> _What the exercise asks_: Lines to return, exactly: from the line with "21500 sq um (unchanged)" to the line with "2.29 ns (was 2.17 ns)" in the entries below, both included.

___

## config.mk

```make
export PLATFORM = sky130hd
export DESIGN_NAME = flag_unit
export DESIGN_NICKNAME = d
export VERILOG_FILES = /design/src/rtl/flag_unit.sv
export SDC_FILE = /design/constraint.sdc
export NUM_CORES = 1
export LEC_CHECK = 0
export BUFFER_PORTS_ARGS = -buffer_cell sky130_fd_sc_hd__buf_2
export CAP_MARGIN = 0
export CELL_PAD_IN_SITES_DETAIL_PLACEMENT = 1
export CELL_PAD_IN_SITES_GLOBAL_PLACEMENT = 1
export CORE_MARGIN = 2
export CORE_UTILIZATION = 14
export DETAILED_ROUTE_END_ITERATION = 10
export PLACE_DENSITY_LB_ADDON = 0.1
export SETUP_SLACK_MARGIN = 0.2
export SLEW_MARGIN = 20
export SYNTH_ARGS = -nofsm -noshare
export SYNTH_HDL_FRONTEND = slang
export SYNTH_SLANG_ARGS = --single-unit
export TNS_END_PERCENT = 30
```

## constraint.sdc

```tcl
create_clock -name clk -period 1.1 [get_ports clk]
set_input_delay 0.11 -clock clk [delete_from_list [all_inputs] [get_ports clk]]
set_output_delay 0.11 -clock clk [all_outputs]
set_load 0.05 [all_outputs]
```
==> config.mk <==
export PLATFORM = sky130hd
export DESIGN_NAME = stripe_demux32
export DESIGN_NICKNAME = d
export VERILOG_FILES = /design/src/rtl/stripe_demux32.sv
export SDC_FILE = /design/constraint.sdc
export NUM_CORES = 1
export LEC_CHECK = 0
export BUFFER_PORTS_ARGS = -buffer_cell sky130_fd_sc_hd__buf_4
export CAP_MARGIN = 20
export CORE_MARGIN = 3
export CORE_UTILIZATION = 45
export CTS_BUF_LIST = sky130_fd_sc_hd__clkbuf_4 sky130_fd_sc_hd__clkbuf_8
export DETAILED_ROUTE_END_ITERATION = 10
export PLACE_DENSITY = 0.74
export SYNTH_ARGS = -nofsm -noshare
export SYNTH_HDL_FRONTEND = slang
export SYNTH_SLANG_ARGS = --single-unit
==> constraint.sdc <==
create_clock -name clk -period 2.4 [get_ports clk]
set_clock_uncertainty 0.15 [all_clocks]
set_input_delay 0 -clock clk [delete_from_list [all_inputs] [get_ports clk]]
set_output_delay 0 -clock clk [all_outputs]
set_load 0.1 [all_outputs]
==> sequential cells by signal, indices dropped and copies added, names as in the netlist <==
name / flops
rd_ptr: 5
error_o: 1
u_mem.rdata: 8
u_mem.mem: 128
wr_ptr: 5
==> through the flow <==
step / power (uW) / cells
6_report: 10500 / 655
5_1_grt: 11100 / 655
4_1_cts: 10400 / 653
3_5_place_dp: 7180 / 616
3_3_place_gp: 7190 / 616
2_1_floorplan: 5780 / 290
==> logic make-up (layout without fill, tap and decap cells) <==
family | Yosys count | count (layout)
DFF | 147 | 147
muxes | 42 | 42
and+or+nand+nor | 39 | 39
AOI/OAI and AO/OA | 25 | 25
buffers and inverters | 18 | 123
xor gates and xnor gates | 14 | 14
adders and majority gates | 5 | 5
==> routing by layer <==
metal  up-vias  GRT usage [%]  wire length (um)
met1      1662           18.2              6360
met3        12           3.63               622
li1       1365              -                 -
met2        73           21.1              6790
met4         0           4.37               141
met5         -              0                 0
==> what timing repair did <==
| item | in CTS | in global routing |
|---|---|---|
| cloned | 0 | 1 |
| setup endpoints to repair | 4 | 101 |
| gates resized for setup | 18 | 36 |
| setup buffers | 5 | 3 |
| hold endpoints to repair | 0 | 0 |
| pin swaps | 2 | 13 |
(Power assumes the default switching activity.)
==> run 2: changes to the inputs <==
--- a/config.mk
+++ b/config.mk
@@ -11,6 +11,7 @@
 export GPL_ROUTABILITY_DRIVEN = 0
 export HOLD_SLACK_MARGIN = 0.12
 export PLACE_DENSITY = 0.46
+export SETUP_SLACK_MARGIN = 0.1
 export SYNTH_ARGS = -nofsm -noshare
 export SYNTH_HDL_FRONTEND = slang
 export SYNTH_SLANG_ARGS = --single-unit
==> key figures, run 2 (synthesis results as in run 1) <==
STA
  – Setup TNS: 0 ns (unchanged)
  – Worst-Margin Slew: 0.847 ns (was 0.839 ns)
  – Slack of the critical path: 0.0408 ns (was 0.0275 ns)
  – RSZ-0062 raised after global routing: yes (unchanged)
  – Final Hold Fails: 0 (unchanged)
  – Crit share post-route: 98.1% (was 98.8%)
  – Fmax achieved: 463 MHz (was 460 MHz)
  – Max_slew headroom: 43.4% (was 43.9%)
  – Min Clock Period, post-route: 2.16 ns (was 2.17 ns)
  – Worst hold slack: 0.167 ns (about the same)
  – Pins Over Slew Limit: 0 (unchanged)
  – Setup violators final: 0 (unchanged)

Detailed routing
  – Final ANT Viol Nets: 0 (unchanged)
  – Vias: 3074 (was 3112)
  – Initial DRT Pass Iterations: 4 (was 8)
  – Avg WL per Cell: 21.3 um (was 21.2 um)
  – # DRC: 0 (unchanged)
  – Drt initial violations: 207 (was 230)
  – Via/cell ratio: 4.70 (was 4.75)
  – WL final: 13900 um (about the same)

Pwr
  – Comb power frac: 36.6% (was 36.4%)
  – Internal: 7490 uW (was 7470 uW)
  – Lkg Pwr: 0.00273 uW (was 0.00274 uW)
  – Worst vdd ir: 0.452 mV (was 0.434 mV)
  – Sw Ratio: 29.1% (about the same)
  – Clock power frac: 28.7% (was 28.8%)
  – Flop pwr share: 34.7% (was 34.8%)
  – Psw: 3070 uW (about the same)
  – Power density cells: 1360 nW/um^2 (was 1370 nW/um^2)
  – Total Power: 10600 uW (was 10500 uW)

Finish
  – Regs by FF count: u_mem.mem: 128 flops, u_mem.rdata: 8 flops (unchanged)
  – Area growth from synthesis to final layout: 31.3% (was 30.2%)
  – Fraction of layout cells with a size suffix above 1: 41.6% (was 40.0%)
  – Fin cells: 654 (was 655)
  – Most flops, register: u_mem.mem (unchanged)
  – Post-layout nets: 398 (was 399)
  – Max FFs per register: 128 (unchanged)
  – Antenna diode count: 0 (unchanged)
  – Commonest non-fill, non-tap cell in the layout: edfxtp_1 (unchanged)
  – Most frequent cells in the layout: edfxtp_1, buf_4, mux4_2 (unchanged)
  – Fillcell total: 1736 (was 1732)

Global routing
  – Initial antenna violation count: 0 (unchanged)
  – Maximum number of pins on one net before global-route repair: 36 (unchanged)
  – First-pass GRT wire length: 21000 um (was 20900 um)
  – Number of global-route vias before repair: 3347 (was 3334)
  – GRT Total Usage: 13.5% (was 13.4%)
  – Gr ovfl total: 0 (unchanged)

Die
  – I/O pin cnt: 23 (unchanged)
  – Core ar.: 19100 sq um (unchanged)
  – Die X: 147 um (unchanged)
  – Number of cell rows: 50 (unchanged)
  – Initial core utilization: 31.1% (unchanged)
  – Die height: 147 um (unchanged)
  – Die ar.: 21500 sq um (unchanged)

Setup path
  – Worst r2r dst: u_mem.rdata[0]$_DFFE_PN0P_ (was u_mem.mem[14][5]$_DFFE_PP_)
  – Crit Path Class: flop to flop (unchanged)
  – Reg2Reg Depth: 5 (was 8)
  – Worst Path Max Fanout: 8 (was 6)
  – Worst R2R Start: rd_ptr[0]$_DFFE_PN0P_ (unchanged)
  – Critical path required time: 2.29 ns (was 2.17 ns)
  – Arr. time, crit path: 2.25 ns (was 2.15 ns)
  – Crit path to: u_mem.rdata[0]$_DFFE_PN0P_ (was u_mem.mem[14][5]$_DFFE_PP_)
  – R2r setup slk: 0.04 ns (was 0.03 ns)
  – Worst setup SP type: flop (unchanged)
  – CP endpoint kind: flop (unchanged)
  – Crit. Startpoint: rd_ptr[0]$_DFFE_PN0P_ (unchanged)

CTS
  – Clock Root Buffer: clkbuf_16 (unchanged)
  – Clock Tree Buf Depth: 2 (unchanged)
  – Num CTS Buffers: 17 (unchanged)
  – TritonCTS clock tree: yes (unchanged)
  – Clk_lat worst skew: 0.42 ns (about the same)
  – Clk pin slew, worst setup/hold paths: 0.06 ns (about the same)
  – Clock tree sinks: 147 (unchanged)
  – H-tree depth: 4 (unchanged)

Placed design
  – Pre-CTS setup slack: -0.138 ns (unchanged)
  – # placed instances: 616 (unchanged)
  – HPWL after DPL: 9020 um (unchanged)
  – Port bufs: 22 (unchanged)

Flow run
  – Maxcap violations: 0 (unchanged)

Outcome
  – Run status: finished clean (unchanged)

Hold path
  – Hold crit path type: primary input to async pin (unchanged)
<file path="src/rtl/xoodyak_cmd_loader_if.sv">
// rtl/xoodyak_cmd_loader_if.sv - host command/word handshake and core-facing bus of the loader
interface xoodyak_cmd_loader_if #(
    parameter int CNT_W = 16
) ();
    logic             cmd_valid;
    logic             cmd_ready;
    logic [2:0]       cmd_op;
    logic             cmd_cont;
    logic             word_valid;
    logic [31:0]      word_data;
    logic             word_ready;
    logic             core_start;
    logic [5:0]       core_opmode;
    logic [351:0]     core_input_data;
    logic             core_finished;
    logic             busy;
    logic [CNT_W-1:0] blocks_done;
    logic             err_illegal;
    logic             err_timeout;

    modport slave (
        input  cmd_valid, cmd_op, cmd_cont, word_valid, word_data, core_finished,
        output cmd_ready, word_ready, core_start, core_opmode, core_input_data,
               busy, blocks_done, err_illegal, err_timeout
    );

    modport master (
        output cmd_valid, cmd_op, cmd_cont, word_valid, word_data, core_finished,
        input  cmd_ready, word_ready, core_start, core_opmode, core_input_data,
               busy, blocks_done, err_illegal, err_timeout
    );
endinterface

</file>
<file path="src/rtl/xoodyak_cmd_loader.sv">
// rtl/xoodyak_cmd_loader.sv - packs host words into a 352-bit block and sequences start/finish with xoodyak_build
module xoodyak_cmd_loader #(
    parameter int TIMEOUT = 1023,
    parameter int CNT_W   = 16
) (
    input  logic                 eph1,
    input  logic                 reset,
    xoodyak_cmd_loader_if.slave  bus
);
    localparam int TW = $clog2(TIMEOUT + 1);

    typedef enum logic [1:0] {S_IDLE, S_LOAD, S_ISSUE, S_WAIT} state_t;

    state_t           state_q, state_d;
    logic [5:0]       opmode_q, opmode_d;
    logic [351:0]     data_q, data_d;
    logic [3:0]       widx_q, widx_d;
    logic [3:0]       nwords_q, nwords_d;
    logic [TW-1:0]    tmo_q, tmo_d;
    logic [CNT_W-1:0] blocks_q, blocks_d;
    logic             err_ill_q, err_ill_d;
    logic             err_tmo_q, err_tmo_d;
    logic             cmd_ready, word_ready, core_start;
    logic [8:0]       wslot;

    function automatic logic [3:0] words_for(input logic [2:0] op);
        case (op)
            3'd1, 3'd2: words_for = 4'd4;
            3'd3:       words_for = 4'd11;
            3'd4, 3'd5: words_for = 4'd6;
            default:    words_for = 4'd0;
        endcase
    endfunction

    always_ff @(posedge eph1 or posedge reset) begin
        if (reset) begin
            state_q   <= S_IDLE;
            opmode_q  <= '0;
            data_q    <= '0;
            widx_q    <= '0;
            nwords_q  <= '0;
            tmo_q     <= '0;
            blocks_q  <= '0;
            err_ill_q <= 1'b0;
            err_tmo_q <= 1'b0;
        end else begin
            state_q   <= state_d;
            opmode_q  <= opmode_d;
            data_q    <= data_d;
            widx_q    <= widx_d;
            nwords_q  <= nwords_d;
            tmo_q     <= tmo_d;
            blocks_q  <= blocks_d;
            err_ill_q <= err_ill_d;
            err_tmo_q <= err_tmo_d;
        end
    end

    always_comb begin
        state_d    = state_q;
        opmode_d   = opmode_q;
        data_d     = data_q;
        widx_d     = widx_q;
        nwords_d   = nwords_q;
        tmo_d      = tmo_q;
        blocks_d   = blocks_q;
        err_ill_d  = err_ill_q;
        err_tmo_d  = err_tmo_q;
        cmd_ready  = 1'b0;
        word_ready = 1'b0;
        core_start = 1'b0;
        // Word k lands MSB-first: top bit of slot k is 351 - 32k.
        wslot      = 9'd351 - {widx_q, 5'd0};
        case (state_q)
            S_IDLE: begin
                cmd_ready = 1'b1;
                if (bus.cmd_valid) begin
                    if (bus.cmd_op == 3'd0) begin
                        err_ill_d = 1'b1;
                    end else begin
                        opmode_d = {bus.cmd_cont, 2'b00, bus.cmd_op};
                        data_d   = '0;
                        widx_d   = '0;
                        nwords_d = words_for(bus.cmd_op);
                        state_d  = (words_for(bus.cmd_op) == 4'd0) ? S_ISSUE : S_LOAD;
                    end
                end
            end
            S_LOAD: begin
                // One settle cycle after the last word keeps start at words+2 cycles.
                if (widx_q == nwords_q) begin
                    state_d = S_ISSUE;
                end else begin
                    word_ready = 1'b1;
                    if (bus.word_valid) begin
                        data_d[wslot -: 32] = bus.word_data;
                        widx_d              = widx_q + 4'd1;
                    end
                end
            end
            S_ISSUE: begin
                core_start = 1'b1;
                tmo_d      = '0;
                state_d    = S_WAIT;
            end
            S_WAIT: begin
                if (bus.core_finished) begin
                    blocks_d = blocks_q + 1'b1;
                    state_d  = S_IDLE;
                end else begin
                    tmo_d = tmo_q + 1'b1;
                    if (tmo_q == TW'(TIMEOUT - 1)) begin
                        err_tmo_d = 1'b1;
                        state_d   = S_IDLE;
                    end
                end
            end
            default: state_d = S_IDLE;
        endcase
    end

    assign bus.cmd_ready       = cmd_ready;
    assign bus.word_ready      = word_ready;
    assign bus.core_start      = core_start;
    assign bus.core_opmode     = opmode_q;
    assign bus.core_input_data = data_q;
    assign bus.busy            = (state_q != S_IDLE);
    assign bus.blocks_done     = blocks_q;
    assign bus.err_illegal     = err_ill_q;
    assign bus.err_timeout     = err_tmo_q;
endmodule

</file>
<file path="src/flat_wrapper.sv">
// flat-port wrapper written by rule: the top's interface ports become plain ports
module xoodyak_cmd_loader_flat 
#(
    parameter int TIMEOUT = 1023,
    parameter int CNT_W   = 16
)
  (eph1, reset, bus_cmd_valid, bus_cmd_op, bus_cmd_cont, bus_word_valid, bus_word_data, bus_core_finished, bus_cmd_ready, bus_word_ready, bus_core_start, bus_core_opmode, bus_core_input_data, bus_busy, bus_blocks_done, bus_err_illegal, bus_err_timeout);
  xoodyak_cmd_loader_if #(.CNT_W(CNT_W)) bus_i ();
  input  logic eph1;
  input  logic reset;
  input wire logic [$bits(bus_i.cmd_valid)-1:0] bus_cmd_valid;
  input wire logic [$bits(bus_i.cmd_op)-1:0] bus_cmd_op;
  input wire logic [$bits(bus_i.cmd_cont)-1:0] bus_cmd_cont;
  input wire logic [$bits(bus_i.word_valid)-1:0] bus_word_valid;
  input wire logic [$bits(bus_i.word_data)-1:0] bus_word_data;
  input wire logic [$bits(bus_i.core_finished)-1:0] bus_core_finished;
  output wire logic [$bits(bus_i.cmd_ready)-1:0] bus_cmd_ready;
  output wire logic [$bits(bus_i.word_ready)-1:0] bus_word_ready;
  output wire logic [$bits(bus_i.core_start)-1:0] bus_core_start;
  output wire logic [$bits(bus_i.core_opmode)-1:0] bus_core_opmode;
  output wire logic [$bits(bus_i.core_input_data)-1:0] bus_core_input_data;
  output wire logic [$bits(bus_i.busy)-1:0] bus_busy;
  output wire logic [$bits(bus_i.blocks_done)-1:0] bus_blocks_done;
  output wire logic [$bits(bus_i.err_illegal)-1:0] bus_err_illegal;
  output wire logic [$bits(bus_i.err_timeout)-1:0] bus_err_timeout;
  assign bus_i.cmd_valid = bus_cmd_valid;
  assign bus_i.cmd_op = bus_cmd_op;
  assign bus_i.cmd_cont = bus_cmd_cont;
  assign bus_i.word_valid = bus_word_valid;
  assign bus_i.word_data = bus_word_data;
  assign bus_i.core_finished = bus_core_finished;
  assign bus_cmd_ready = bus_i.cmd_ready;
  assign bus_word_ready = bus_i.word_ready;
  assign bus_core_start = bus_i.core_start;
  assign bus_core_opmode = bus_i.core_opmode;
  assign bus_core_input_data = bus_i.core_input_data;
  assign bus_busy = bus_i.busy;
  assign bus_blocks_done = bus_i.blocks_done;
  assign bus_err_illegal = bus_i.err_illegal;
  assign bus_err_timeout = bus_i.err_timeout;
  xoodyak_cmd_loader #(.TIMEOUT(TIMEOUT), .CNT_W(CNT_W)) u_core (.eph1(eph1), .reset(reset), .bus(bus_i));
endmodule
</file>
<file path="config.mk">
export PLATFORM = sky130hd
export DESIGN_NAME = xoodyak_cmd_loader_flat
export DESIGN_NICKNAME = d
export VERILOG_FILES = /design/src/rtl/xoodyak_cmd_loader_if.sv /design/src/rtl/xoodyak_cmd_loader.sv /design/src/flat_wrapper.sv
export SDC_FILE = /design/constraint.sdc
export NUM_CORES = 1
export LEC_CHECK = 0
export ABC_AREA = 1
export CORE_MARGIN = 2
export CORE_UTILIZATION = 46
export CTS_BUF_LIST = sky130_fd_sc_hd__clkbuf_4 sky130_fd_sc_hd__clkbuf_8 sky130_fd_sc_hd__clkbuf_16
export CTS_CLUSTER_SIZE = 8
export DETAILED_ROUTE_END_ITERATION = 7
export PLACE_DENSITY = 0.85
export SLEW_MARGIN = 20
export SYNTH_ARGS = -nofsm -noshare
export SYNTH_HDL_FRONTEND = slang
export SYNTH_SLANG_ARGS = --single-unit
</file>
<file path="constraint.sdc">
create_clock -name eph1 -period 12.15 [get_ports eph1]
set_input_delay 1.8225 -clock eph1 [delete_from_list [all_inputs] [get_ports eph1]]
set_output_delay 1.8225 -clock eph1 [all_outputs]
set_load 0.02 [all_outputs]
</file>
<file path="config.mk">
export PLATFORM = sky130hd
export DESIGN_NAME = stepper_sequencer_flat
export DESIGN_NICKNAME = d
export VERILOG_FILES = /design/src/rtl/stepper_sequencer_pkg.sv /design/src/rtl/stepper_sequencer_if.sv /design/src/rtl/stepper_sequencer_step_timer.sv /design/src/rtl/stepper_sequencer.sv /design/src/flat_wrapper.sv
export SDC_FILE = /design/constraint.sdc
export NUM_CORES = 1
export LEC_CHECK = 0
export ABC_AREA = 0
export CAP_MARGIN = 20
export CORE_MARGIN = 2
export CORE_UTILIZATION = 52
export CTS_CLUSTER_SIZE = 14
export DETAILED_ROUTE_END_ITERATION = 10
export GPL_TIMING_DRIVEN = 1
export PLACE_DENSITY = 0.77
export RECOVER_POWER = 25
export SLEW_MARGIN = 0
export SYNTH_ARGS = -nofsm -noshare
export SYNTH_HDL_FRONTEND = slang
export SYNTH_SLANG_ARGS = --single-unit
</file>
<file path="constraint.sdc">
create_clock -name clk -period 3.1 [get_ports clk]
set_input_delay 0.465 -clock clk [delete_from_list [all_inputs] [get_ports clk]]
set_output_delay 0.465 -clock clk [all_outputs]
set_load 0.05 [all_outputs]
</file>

___

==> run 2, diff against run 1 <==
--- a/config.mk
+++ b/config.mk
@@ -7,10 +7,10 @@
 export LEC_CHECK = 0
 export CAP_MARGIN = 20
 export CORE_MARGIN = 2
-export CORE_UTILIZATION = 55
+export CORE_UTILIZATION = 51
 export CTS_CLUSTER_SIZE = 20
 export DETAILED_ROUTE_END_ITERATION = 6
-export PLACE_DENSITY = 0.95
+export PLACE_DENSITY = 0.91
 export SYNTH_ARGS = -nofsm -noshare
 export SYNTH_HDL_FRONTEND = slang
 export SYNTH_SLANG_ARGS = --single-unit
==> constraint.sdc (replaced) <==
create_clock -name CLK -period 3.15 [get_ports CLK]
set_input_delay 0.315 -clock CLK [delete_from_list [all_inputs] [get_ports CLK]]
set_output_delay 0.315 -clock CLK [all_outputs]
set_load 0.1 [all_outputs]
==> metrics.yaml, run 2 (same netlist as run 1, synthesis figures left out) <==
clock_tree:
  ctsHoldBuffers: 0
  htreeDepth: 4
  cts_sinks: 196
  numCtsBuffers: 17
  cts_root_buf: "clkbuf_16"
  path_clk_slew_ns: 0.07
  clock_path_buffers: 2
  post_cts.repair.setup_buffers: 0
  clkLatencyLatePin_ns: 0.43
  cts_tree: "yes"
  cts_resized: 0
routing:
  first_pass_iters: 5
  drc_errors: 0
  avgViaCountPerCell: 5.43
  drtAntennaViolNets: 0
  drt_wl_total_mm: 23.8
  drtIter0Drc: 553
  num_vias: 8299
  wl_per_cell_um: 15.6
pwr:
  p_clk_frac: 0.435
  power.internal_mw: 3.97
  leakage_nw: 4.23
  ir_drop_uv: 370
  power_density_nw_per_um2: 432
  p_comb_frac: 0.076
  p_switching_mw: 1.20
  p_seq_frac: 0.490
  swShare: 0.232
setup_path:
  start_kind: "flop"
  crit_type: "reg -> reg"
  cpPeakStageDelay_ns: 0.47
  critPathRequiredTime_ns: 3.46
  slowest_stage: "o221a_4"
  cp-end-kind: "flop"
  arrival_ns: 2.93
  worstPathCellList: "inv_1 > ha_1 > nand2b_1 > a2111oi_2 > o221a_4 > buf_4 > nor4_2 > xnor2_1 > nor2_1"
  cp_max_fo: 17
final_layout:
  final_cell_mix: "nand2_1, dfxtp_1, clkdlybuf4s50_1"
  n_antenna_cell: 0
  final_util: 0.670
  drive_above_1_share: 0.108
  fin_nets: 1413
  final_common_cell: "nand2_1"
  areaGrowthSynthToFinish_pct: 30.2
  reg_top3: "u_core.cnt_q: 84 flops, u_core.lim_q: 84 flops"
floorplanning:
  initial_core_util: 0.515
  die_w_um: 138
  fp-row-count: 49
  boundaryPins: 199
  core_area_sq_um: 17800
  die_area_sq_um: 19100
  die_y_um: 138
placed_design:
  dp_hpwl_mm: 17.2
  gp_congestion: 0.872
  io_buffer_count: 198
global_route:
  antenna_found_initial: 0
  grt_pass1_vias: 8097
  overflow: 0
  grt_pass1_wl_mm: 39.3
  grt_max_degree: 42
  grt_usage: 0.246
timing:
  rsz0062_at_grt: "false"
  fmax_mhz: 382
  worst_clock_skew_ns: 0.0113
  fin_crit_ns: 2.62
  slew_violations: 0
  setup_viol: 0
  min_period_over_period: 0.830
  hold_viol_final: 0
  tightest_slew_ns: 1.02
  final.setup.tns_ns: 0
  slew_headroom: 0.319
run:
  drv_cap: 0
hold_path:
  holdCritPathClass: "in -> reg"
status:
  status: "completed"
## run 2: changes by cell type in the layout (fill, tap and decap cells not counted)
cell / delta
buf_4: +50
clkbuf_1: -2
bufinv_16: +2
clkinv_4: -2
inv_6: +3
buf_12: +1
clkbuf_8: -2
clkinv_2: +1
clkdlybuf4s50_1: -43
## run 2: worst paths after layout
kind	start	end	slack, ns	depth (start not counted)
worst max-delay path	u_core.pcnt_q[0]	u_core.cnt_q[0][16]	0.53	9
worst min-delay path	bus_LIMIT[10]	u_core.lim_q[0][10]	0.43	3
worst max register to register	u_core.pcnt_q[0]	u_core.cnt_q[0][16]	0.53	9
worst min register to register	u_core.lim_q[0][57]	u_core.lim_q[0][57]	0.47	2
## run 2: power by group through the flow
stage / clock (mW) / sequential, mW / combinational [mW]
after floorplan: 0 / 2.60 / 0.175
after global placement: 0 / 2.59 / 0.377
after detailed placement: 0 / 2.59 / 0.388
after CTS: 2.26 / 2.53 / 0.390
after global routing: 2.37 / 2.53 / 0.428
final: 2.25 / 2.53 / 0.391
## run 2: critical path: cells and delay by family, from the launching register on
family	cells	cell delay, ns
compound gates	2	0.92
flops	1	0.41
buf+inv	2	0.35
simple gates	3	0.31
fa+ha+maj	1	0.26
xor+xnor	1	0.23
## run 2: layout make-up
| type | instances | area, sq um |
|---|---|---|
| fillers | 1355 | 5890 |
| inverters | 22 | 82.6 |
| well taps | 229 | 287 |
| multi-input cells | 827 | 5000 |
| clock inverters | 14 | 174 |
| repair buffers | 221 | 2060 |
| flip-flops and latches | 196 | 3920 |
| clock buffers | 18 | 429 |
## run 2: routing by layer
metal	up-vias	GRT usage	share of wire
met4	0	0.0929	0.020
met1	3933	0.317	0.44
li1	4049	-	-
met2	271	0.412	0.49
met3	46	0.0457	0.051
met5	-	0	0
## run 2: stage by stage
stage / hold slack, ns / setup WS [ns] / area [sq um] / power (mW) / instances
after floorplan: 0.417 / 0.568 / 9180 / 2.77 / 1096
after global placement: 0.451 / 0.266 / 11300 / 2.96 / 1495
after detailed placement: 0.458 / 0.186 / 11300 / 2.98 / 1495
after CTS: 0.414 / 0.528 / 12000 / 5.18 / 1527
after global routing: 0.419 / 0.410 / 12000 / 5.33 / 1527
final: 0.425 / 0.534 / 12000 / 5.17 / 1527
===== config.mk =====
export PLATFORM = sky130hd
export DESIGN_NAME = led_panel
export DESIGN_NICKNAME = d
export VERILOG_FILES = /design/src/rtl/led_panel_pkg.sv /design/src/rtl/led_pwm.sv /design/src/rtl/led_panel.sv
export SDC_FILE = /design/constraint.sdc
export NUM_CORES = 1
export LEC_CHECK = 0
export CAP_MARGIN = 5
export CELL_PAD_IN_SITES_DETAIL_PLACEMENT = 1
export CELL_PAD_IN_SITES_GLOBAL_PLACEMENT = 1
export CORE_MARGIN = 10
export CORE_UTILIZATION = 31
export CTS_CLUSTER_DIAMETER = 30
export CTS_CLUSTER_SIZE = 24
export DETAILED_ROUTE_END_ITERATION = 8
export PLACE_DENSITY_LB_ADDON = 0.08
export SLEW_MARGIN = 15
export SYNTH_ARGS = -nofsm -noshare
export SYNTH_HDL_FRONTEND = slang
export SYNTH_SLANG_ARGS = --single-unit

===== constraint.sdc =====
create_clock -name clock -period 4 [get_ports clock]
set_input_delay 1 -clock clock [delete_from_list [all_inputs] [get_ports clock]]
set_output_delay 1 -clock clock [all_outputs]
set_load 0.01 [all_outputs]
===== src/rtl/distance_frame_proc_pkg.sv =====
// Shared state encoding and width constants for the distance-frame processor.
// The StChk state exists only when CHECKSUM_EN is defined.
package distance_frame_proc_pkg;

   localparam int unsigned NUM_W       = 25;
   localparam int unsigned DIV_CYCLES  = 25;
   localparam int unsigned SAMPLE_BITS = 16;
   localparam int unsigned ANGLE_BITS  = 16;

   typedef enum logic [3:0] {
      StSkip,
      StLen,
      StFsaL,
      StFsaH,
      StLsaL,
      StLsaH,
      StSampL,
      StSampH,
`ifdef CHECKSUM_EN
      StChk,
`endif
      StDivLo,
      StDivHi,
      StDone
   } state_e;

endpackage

___

> _Written answer_:
  – Die ar.: 21500 sq um (unchanged)

Setup path
  – Worst r2r dst: u_mem.rdata[0]$_DFFE_PN0P_ (was u_mem.mem[14][5]$_DFFE_PP_)
  – Crit Path Class: flop to flop (unchanged)
  – Reg2Reg Depth: 5 (was 8)
  – Worst Path Max Fanout: 8 (was 6)
  – Worst R2R Start: rd_ptr[0]$_DFFE_PN0P_ (unchanged)
  – Critical path required time: 2.29 ns (was 2.17 ns)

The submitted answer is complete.